Range to output from the entries below: the line containing "## config.mk" through the line containing "export IMPL_yosysUniqueCellTypes=65". Set it down exactly, ends included, nothing else.

↓↓↓

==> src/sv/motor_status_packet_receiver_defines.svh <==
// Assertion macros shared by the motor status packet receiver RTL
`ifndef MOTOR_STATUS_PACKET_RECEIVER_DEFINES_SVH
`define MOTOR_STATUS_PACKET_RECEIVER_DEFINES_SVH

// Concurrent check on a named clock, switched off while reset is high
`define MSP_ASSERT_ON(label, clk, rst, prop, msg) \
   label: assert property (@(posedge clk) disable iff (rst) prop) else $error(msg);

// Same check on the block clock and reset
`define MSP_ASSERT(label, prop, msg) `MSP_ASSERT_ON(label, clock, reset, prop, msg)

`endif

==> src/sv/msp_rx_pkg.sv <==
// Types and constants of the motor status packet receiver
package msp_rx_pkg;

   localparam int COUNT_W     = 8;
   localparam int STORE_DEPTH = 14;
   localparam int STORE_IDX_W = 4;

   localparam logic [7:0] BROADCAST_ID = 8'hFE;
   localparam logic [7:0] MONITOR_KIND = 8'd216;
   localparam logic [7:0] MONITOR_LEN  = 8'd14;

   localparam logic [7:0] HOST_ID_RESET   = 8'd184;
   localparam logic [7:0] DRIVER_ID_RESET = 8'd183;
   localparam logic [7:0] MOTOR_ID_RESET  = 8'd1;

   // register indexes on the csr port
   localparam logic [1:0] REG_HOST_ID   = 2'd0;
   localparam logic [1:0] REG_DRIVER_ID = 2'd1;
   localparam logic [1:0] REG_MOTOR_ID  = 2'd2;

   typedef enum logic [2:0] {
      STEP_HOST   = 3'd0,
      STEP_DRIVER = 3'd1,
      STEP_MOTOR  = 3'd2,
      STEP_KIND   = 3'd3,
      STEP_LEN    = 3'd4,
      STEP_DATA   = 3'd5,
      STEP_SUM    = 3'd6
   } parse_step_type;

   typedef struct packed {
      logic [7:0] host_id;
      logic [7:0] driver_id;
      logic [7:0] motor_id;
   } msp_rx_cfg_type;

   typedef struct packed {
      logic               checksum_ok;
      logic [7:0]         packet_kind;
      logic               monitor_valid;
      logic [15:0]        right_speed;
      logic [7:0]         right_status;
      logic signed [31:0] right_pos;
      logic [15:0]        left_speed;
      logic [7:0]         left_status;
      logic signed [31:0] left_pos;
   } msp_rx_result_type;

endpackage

↑↑↑
↓↓↓

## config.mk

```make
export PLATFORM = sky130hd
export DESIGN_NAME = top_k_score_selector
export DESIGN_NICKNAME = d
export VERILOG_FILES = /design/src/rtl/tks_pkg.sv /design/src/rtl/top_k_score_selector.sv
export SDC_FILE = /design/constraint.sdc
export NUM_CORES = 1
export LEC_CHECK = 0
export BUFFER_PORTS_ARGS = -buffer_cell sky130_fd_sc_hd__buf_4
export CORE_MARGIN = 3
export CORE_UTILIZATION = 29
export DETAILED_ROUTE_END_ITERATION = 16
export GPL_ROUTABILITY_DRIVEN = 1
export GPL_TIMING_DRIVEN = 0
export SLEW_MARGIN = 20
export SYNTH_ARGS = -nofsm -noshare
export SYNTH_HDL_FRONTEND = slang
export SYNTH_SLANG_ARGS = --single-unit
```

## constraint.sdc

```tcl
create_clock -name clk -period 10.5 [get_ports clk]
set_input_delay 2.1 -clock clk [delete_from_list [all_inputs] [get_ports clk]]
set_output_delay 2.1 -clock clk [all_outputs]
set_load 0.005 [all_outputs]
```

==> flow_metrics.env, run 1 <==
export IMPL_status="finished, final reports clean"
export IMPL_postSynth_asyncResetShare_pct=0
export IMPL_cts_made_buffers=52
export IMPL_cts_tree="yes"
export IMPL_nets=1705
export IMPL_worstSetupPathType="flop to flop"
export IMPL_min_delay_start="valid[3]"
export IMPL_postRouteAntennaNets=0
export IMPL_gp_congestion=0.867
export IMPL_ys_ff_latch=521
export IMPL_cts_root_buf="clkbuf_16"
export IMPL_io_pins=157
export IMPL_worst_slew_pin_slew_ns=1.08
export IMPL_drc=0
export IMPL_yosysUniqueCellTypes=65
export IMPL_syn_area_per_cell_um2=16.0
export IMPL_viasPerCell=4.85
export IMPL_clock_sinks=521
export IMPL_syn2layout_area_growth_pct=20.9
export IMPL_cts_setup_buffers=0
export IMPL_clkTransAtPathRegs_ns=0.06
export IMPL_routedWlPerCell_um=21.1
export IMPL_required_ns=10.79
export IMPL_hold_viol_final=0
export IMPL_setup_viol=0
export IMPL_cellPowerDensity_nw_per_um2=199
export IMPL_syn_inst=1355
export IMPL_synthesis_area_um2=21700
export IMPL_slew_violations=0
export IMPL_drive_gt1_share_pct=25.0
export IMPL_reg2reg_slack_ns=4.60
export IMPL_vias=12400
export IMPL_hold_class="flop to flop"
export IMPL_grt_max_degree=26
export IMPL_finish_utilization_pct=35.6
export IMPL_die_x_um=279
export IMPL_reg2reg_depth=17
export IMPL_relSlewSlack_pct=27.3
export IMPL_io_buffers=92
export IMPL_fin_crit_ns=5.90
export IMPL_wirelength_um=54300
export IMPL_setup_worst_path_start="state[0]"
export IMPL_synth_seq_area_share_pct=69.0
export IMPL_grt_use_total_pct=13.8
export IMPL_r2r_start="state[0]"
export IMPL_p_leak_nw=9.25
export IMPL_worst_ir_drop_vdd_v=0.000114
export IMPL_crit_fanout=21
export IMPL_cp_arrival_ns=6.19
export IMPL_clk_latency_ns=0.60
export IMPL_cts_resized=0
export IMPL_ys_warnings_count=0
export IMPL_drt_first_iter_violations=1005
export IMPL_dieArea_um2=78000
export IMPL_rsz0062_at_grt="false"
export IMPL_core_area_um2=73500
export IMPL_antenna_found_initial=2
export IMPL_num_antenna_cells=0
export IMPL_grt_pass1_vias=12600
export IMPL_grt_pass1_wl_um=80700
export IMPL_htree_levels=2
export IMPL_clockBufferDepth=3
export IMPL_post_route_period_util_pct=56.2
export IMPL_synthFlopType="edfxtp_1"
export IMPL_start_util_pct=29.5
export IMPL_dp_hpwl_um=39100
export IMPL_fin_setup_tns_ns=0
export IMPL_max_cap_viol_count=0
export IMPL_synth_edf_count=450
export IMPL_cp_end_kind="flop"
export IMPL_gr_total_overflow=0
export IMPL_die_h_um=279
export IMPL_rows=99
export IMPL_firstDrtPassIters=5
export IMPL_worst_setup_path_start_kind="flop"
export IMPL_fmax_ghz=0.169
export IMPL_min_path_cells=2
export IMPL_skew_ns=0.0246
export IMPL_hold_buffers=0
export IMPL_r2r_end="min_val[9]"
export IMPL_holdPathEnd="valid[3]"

↑↑↑

** Answer to the problem **
## config.mk

```make
export PLATFORM = sky130hd
export DESIGN_NAME = top_k_score_selector
export DESIGN_NICKNAME = d
export VERILOG_FILES = /design/src/rtl/tks_pkg.sv /design/src/rtl/top_k_score_selector.sv
export SDC_FILE = /design/constraint.sdc
export NUM_CORES = 1
export LEC_CHECK = 0
export BUFFER_PORTS_ARGS = -buffer_cell sky130_fd_sc_hd__buf_4
export CORE_MARGIN = 3
export CORE_UTILIZATION = 29
export DETAILED_ROUTE_END_ITERATION = 16
export GPL_ROUTABILITY_DRIVEN = 1
export GPL_TIMING_DRIVEN = 0
export SLEW_MARGIN = 20
export SYNTH_ARGS = -nofsm -noshare
export SYNTH_HDL_FRONTEND = slang
export SYNTH_SLANG_ARGS = --single-unit
```

## constraint.sdc

```tcl
create_clock -name clk -period 10.5 [get_ports clk]
set_input_delay 2.1 -clock clk [delete_from_list [all_inputs] [get_ports clk]]
set_output_delay 2.1 -clock clk [all_outputs]
set_load 0.005 [all_outputs]
```

==> flow_metrics.env, run 1 <==
export IMPL_status="finished, final reports clean"
export IMPL_postSynth_asyncResetShare_pct=0
export IMPL_cts_made_buffers=52
export IMPL_cts_tree="yes"
export IMPL_nets=1705
export IMPL_worstSetupPathType="flop to flop"
export IMPL_min_delay_start="valid[3]"
export IMPL_postRouteAntennaNets=0
export IMPL_gp_congestion=0.867
export IMPL_ys_ff_latch=521
export IMPL_cts_root_buf="clkbuf_16"
export IMPL_io_pins=157
export IMPL_worst_slew_pin_slew_ns=1.08
export IMPL_drc=0
export IMPL_yosysUniqueCellTypes=65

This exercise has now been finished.